Saved entries
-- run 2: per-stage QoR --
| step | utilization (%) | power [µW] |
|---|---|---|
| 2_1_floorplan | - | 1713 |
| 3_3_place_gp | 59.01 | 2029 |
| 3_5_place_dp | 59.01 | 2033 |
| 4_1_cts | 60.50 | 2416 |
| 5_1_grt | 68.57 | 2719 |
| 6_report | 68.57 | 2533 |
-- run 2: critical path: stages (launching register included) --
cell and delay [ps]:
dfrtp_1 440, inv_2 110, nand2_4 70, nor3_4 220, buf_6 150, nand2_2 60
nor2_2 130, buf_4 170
--- config.mk ---
export PLATFORM = sky130hd
export DESIGN_NAME = axi4_lite_slave_regfile_flat
export DESIGN_NICKNAME = d
export VERILOG_FILES = /design/src/rtl/axi4_lite_pkg.sv /design/src/rtl/axi4_lite_slave_regfile_if.sv /design/src/rtl/axi4_lite_slave_regfile.sv /design/src/flat_wrapper.sv
export SDC_FILE = /design/constraint.sdc
export NUM_CORES = 1
export LEC_CHECK = 0
export CAP_MARGIN = 30
export CORE_MARGIN = 8
export CORE_UTILIZATION = 53
export DETAILED_ROUTE_END_ITERATION = 12
export PLACE_DENSITY_LB_ADDON = 0.15
export REMOVE_ABC_BUFFERS = 1
export SLEW_MARGIN = 5
export SYNTH_ARGS = -nofsm -noshare
export SYNTH_HDL_FRONTEND = slang
export SYNTH_SLANG_ARGS = --single-unit
export TNS_END_PERCENT = 20
--- constraint.sdc ---
create_clock -name clk -period 34.6 [get_ports clk]
set_input_delay 10.38 -clock clk [delete_from_list [all_inputs] [get_ports clk]]
set_output_delay 10.38 -clock clk [all_outputs]
set_load 0.03 [all_outputs]
--- src/rtl/axi4_lite_pkg.sv ---
// Shared AXI4-Lite types for the register-file responder:
// response codes and the write/read path state encodings.
package axi4_lite_pkg;

  typedef logic [1:0] resp_t;

  localparam resp_t RESP_OKAY   = 2'b00;
  localparam resp_t RESP_SLVERR = 2'b10;

  typedef enum logic {W_COLLECT, W_RESP} w_state_t;
  typedef enum logic {R_IDLE, R_DATA}    r_state_t;

endpackage

--- src/rtl/axi4_lite_slave_regfile_if.sv ---
// AXI4-Lite bus bundle between a master and the register-file responder.
interface axi4_lite_slave_regfile_if
  import axi4_lite_pkg::*;
#(
  parameter int ADDR_WIDTH = 32
);

  logic [ADDR_WIDTH-1:0] awaddr;
  logic                  awvalid;
  logic                  awready;
  logic [31:0]           wdata;
  logic [3:0]            wstrb;
  logic                  wvalid;
  logic                  wready;
  resp_t                 bresp;
  logic                  bvalid;
  logic                  bready;
  logic [ADDR_WIDTH-1:0] araddr;
  logic                  arvalid;
  logic                  arready;
  logic [31:0]           rdata;
  resp_t                 rresp;
  logic                  rvalid;
  logic                  rready;

  modport slave (
    input  awaddr, awvalid, wdata, wstrb, wvalid, bready, araddr, arvalid, rready,
    output awready, wready, bresp, bvalid, arready, rdata, rresp, rvalid
  );

  modport master (
    output awaddr, awvalid, wdata, wstrb, wvalid, bready, araddr, arvalid, rready,
    input  awready, wready, bresp, bvalid, arready, rdata, rresp, rvalid
  );

endinterface

--- src/rtl/axi4_lite_slave_regfile.sv ---
// AXI4-Lite responder with NUM_REGS byte-strobed 32-bit registers; independent
// write and read paths, out-of-range accesses answered with SLVERR.
//
//  state     | meaning
//  W_COLLECT | accepting AW and W independently (aw_got/w_got); commits once both held
//  W_RESP    | BVALID asserted, BRESP held until BREADY
//  R_IDLE    | ARREADY asserted, waiting for ARVALID
//  R_DATA    | RVALID asserted, RDATA/RRESP held until RREADY
module axi4_lite_slave_regfile
  import axi4_lite_pkg::*;
#(
  parameter  int NUM_REGS   = 8,
  parameter  int ADDR_WIDTH = 32,
  localparam int IDX_W      = $clog2(NUM_REGS)
) (
  input  logic                      clk,
  input  logic                      rst,
  axi4_lite_slave_regfile_if.slave  s_axi,
  output logic [NUM_REGS*32-1:0]    reg_q,
  output logic                      wr_pulse,
  output logic [IDX_W-1:0]          wr_index
);

  // Only word-index bits may be set (plus the ignored byte offset).
  function automatic logic in_range(input logic [ADDR_WIDTH-1:0] a);
    return (a >> (2 + IDX_W)) == '0;
  endfunction

  function automatic logic [IDX_W-1:0] idx_of(input logic [ADDR_WIDTH-1:0] a);
    return a[2 +: IDX_W];
  endfunction

  w_state_t              w_state_q, w_state_d;
  logic                  aw_got_q, aw_got_d;
  logic                  w_got_q, w_got_d;
  logic [ADDR_WIDTH-1:0] awaddr_q, awaddr_d;
  logic [31:0]           wdata_q, wdata_d;
  logic [3:0]            wstrb_q, wstrb_d;
  resp_t                 bresp_q, bresp_d;
  logic                  wr_pulse_q, wr_pulse_d;
  logic [IDX_W-1:0]      wr_index_q, wr_index_d;
  logic [31:0]           regs_q [NUM_REGS];
  logic [31:0]           regs_d [NUM_REGS];

  r_state_t              r_state_q, r_state_d;
  logic [31:0]           rdata_q, rdata_d;
  resp_t                 rresp_q, rresp_d;

  assign s_axi.awready = (w_state_q == W_COLLECT) && !aw_got_q;
  assign s_axi.wready  = (w_state_q == W_COLLECT) && !w_got_q;
  assign s_axi.bvalid  = (w_state_q == W_RESP);
  assign s_axi.bresp   = bresp_q;
  assign s_axi.arready = (r_state_q == R_IDLE);
  assign s_axi.rvalid  = (r_state_q == R_DATA);
  assign s_axi.rdata   = rdata_q;
  assign s_axi.rresp   = rresp_q;
  assign wr_pulse      = wr_pulse_q;
  assign wr_index      = wr_index_q;

  for (genvar g = 0; g < NUM_REGS; g++) begin : g_pack
    assign reg_q[32*g +: 32] = regs_q[g];
  end

  always_comb begin
    w_state_d  = w_state_q;
    aw_got_d   = aw_got_q;
    w_got_d    = w_got_q;
    awaddr_d   = awaddr_q;
    wdata_d    = wdata_q;
    wstrb_d    = wstrb_q;
    bresp_d    = bresp_q;
    wr_pulse_d = 1'b0;
    wr_index_d = wr_index_q;
    regs_d     = regs_q;
    case (w_state_q)
      W_COLLECT: begin
        if (aw_got_q && w_got_q) begin
          w_state_d = W_RESP;
          aw_got_d  = 1'b0;
          w_got_d   = 1'b0;
          if (in_range(awaddr_q)) begin
            bresp_d    = RESP_OKAY;
            wr_pulse_d = 1'b1;
            wr_index_d = idx_of(awaddr_q);
            for (int b = 0; b < 4; b++) begin
              if (wstrb_q[b]) regs_d[idx_of(awaddr_q)][8*b +: 8] = wdata_q[8*b +: 8];
            end
          end else begin
            bresp_d = RESP_SLVERR;
          end
        end else begin
          if (s_axi.awvalid && !aw_got_q) begin
            aw_got_d = 1'b1;
            awaddr_d = s_axi.awaddr;
          end
          if (s_axi.wvalid && !w_got_q) begin
            w_got_d = 1'b1;
            wdata_d = s_axi.wdata;
            wstrb_d = s_axi.wstrb;
          end
        end
      end
      W_RESP: begin
        if (s_axi.bready) w_state_d = W_COLLECT;
      end
      default: w_state_d = W_COLLECT;
    endcase
  end

  // Read samples regs_q, so a read latched alongside a commit sees the old value.
  always_comb begin
    r_state_d = r_state_q;
    rdata_d   = rdata_q;
    rresp_d   = rresp_q;
    case (r_state_q)
      R_IDLE: begin
        if (s_axi.arvalid) begin
          r_state_d = R_DATA;
          if (in_range(s_axi.araddr)) begin
            rdata_d = regs_q[idx_of(s_axi.araddr)];
            rresp_d = RESP_OKAY;
          end else begin
            rdata_d = '0;
            rresp_d = RESP_SLVERR;
          end
        end
      end
      R_DATA: begin
        if (s_axi.rready) r_state_d = R_IDLE;
      end
      default: r_state_d = R_IDLE;
    endcase
  end

  always_ff @(posedge clk or posedge rst) begin
    if (rst) begin
      w_state_q  <= W_COLLECT;
      aw_got_q   <= 1'b0;
      w_got_q    <= 1'b0;
      awaddr_q   <= '0;
      wdata_q    <= '0;
      wstrb_q    <= '0;
      bresp_q    <= RESP_OKAY;
      wr_pulse_q <= 1'b0;
      wr_index_q <= '0;
      regs_q     <= '{default: '0};
      r_state_q  <= R_IDLE;
      rdata_q    <= '0;
      rresp_q    <= RESP_OKAY;
    end else begin
      w_state_q  <= w_state_d;
      aw_got_q   <= aw_got_d;
      w_got_q    <= w_got_d;
      awaddr_q   <= awaddr_d;
      wdata_q    <= wdata_d;
      wstrb_q    <= wstrb_d;
      bresp_q    <= bresp_d;
      wr_pulse_q <= wr_pulse_d;
      wr_index_q <= wr_index_d;
      regs_q     <= regs_d;
      r_state_q  <= r_state_d;
      rdata_q    <= rdata_d;
      rresp_q    <= rresp_d;
    end
  end

endmodule

--- src/flat_wrapper.sv ---
// flat-port wrapper written by rule: the top's interface ports become plain ports
module axi4_lite_slave_regfile_flat import axi4_lite_pkg::*;
#(
  parameter  int NUM_REGS   = 8,
  parameter  int ADDR_WIDTH = 32,
  localparam int IDX_W      = $clog2(NUM_REGS)
)
  (clk, rst, reg_q, wr_pulse, wr_index, s_axi_awaddr, s_axi_awvalid, s_axi_wdata, s_axi_wstrb, s_axi_wvalid, s_axi_bready, s_axi_araddr, s_axi_arvalid, s_axi_rready, s_axi_awready, s_axi_wready, s_axi_bresp, s_axi_bvalid, s_axi_arready, s_axi_rdata, s_axi_rresp, s_axi_rvalid);
  axi4_lite_slave_regfile_if #(.ADDR_WIDTH(ADDR_WIDTH)) s_axi_i ();
  input  logic clk;
  input  logic rst;
  output logic [NUM_REGS*32-1:0] reg_q;
  output logic wr_pulse;
  output logic [IDX_W-1:0] wr_index;
  input wire logic [$bits(s_axi_i.awaddr)-1:0] s_axi_awaddr;
  input wire logic [$bits(s_axi_i.awvalid)-1:0] s_axi_awvalid;
  input wire logic [$bits(s_axi_i.wdata)-1:0] s_axi_wdata;
  input wire logic [$bits(s_axi_i.wstrb)-1:0] s_axi_wstrb;
  input wire logic [$bits(s_axi_i.wvalid)-1:0] s_axi_wvalid;
  input wire logic [$bits(s_axi_i.bready)-1:0] s_axi_bready;
  input wire logic [$bits(s_axi_i.araddr)-1:0] s_axi_araddr;
  input wire logic [$bits(s_axi_i.arvalid)-1:0] s_axi_arvalid;
  input wire logic [$bits(s_axi_i.rready)-1:0] s_axi_rready;
  output wire logic [$bits(s_axi_i.awready)-1:0] s_axi_awready;
  output wire logic [$bits(s_axi_i.wready)-1:0] s_axi_wready;
  output wire logic [$bits(s_axi_i.bresp)-1:0] s_axi_bresp;
  output wire logic [$bits(s_axi_i.bvalid)-1:0] s_axi_bvalid;
  output wire logic [$bits(s_axi_i.arready)-1:0] s_axi_arready;
  output wire logic [$bits(s_axi_i.rdata)-1:0] s_axi_rdata;
  output wire logic [$bits(s_axi_i.rresp)-1:0] s_axi_rresp;
  output wire logic [$bits(s_axi_i.rvalid)-1:0] s_axi_rvalid;
  assign s_axi_i.awaddr = s_axi_awaddr;
  assign s_axi_i.awvalid = s_axi_awvalid;
  assign s_axi_i.wdata = s_axi_wdata;
  assign s_axi_i.wstrb = s_axi_wstrb;
  assign s_axi_i.wvalid = s_axi_wvalid;
  assign s_axi_i.bready = s_axi_bready;
  assign s_axi_i.araddr = s_axi_araddr;
  assign s_axi_i.arvalid = s_axi_arvalid;
  assign s_axi_i.rready = s_axi_rready;
  assign s_axi_awready = s_axi_i.awready;
  assign s_axi_wready = s_axi_i.wready;
  assign s_axi_bresp = s_axi_i.bresp;
  assign s_axi_bvalid = s_axi_i.bvalid;
  assign s_axi_arready = s_axi_i.arready;
  assign s_axi_rdata = s_axi_i.rdata;
  assign s_axi_rresp = s_axi_i.rresp;
  assign s_axi_rvalid = s_axi_i.rvalid;
  axi4_lite_slave_regfile #(.NUM_REGS(NUM_REGS), .ADDR_WIDTH(ADDR_WIDTH)) u_core (.clk(clk), .rst(rst), .s_axi(s_axi_i), .reg_q(reg_q), .wr_pulse(wr_pulse), .wr_index(wr_index));
endmodule
==> impl_metrics.yaml <==
clock_tree:
  cts_setup_buffers: 0
  cts_buffer_depth: 3
  path_clk_slew_ns: 0.06
  cts_resized: 0
  htreeDepth: 2
  numClockSinks: 364
  hold_buffers: 0
  tritoncts: "built"
  cts_root_buffer: "clkbuf_16"
  clock_latency_ns: 0.51
  cts_buffers: 38
global_routing:
  grt_max_degree: 192
  overflow: 0
  grt_antenna_before_repair: 3
  grt_pass1_vias: 11270
  grt_pass1_wl_um: 69420
  grt_usage_pct: 25.11
route:
  wl_per_cell_um: 25.16
  vias: 10430
  vias_per_cell: 5.769
  drc: 0
  drt_iter0_markers: 518
  ant_nets: 0
  wirelength_um: 45480
  firstDrtPassIters: 4
floorplanning:
  fp.dieW_um: 189.5
  fp.dieArea_um2: 35900
  io_pins: 408
  fp.coreArea_um2: 29640
  start_util_pct: 53.81
  num_rows: 63
  die_h_um: 189.5
critical_path:
  cp.depth: 2
  path_class: "reg -> out"
  path_max_fanout: 5
  worstPathArrival_ns: 1.79
  cp.required_ns: 24.22
  path_delay_family: "buffers and inverters"
  cp_cell_sequence: "nor2_1 -> clkdlybuf4s50_1"
  worstSetupEndpointType: "output port"
  slowest_stage: "clkdlybuf4s50_1"
  critPathBufInv: 1
  reg2reg_slack_ns: 31.72
  crit_path_max_incr_delay_ns: 0.71
  cp-start-kind: "register"
  rr_worst_depth: 5
final_layout:
  final_layout_size_suffix_gt1_share_pct: 34.72
  nNetsFinal: 1496
  layout_commonest_cell: "clkdlybuf4s50_1"
  area_growth_pct: 35.27
  instances_no_fill: 1808
  final_cell_mix: "398 x clkdlybuf4s50_1, 364 x dfrtp_1, 325 x mux2_2"
  fin_util_pct: 72.79
synthesis:
  synth_area_um2: 15950
  ys_ff_latch: 364
  netlist_instances: 977
  yosys_warnings: 0
  ys_types: 26
  yosysSeqAreaShare_pct: 57.12
  avgSynthCellArea_um2: 16.32
min_path:
  hold_depth: 2
  min_path_type: "reg -> reg"
pwr:
  p_sw_uw: 296.5
  p_leak_nw: 9.659
  power_frac_seq_pct: 49.7
  switching_share_pct: 28.02
  intPower_uw: 761.7
  ir_worst_vdd_uv: 30.45
  power_density_nw_per_um2: 49.05
  pwr-share-comb_pct: 13.7
  clkPwrFrac_pct: 36.6
sta:
  post-route-period-util_pct: 35.18
  fmax_ghz: 0.08215
  clock_skew_ns: 0.008592
  setup_viol: 0
  finalWorstSetupSlack_ns: 22.43
  finalCriticalPeriod_ns: 12.17
  worst_slew_pin_slew_ns: 1.057
  slew_headroom_pct: 29.54
  drv_slew: 0
  grt_setup_unrepaired: "no"
  setup_tns_ns: 0
  finalHoldViolations: 0
outcome:
  status: "finished, final reports clean"
placed_design:
  gp_congestion: 0.7786
  port_buffers: 401
  placed_cells: 1738
  dpl.hpwl_um: 30630
  pre_cts_ws_ns: 21.82
run:
  cap_viol_max_count: 0
## worst paths after layout
path	start	to
max	u_core.s_axi.bvalid	s_axi_wready
min	u_core.s_axi.rdata[29]	u_core.s_axi.rdata[29]
max reg2reg	u_core.awaddr_q[19]	u_core.reg_q[56]
min reg2reg	u_core.s_axi.rdata[29]	u_core.s_axi.rdata[29]
max in group asynchronous	rst	u_core.reg_q[46]
min in group asynchronous	rst	u_core.awaddr_q[15]
## cells by family after synthesis
family / count (synthesis) / synth area share [%]
buffers and inverters: 48 / 1.373
AOI/OAI and AO/OA: 37 / 1.193
muxes: 421 / 33.99
and+or+nand+nor: 106 / 6.300
other: 1 / 0.02351
DFF: 364 / 57.12
## sequential cells by signal (all words and copies together), names as in the netlist
register / count
u_core.awaddr_q: 30
u_core.wdata_q: 32
u_core.aw_got_q: 1
u_core.wstrb_q: 4
u_core.reg_q: 256
u_core.s_axi.rvalid: 1
u_core.s_axi.bresp: 1
u_core.w_got_q: 1
u_core.s_axi.rdata: 32
u_core.s_axi.rresp: 1
u_core.s_axi.bvalid: 1
u_core.wr_index: 3
u_core.wr_pulse: 1
## synth_stat cells
cell type,instances,area (um2)
a21boi_0,1,7.510
a21oi_1,2,10.01
and2_1,2,12.51
and3b_1,1,8.760
buf_1,7,26.28
buf_2,7,35.03
buf_4,8,60.06
clkbuf_1,22,82.58
conb_1,1,3.750
dfrtp_1,364,9109
inv_1,4,15.01
mux2_2,325,3660
mux2i_1,32,320.3
mux4_2,64,1441
nand2_1,39,146.4
nand2b_1,6,37.54
nand4_1,3,18.77
nor2_1,7,26.28
nor3_1,2,10.01
nor4_1,11,68.82
nor4_2,3,37.54
nor4_4,29,616.8
o21ai_0,33,165.2
o21bai_1,1,7.510
or2_2,1,6.260
or4_1,2,15.01
## worst reg2reg max path, cell delays in order (launching register included)
cell and delay (ns):
dfrtp_1 0.38, nor4_1 0.42, nand4_1 0.22, buf_4 0.43, nor4_4 0.89, mux2_2 0.43
## routing by layer
layer / routed length [um] / vias to the layer above / GRT usage, %
li1: - / 4497 / -
met1: 17970 / 5472 / 30.82
met2: 22250 / 371 / 41.45
met3: 3735 / 86 / 7.892
met4: 1495 / 4 / 8.900
met5: 23 / - / 0
## power by group through the flow
stage	Sequential, mW	Clock, mW	Combinational, mW
global route	0.534	0.413	0.157
floorplan	0.512	0	0.103
detailed placement	0.531	0	0.147
CTS	0.524	0.394	0.147
global placement	0.529	0	0.143
finish	0.526	0.387	0.145
## area by class of cell
class / count / area (um2)
Antenna cell: 1 / 2.502
Clock buffer: 64 / 1162
Clock inverter: 4 / 20.02
Fill cell: 1962 / 8065
Inverter: 4 / 22.52
Multi-Input combinational cell: 566 / 6628
Sequential cell: 364 / 9109
Tap cell: 390 / 488.0
Timing Repair Buffer: 415 / 4141
## per-stage QoR
stage                     hold slack (ns)  power [mW]  cell area (um2)
after detailed placement           0.4693      0.6780            20360
after floorplan                    0.4774      0.6143            15750
after CTS                          0.4821       1.065            21540
after global routing               0.5101       1.104            21570
after global placement             0.4608      0.6722            20360
final                              0.4741       1.058            21570
(Power assumes the default switching activity.)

WORK REQUIRED
Using the data above, reproduce exactly the lines from the line that contains "if (aw_got_q && w_got_q) begin" through the line that contains "rdata_d = regs_q[idx_of(s_axi.araddr)];", including both.

TASK OUTPUT
        if (aw_got_q && w_got_q) begin
          w_state_d = W_RESP;
          aw_got_d  = 1'b0;
          w_got_d   = 1'b0;
          if (in_range(awaddr_q)) begin
            bresp_d    = RESP_OKAY;
            wr_pulse_d = 1'b1;
            wr_index_d = idx_of(awaddr_q);
            for (int b = 0; b < 4; b++) begin
              if (wstrb_q[b]) regs_d[idx_of(awaddr_q)][8*b +: 8] = wdata_q[8*b +: 8];
            end
          end else begin
            bresp_d = RESP_SLVERR;
          end
        end else begin
          if (s_axi.awvalid && !aw_got_q) begin
            aw_got_d = 1'b1;
            awaddr_d = s_axi.awaddr;
          end
          if (s_axi.wvalid && !w_got_q) begin
            w_got_d = 1'b1;
            wdata_d = s_axi.wdata;
            wstrb_d = s_axi.wstrb;
          end
        end
      end
      W_RESP: begin
        if (s_axi.bready) w_state_d = W_COLLECT;
      end
      default: w_state_d = W_COLLECT;
    endcase
  end

  // Read samples regs_q, so a read latched alongside a commit sees the old value.
  always_comb begin
    r_state_d = r_state_q;
    rdata_d   = rdata_q;
    rresp_d   = rresp_q;
    case (r_state_q)
      R_IDLE: begin
        if (s_axi.arvalid) begin
          r_state_d = R_DATA;
          if (in_range(s_axi.araddr)) begin
            rdata_d = regs_q[idx_of(s_axi.araddr)];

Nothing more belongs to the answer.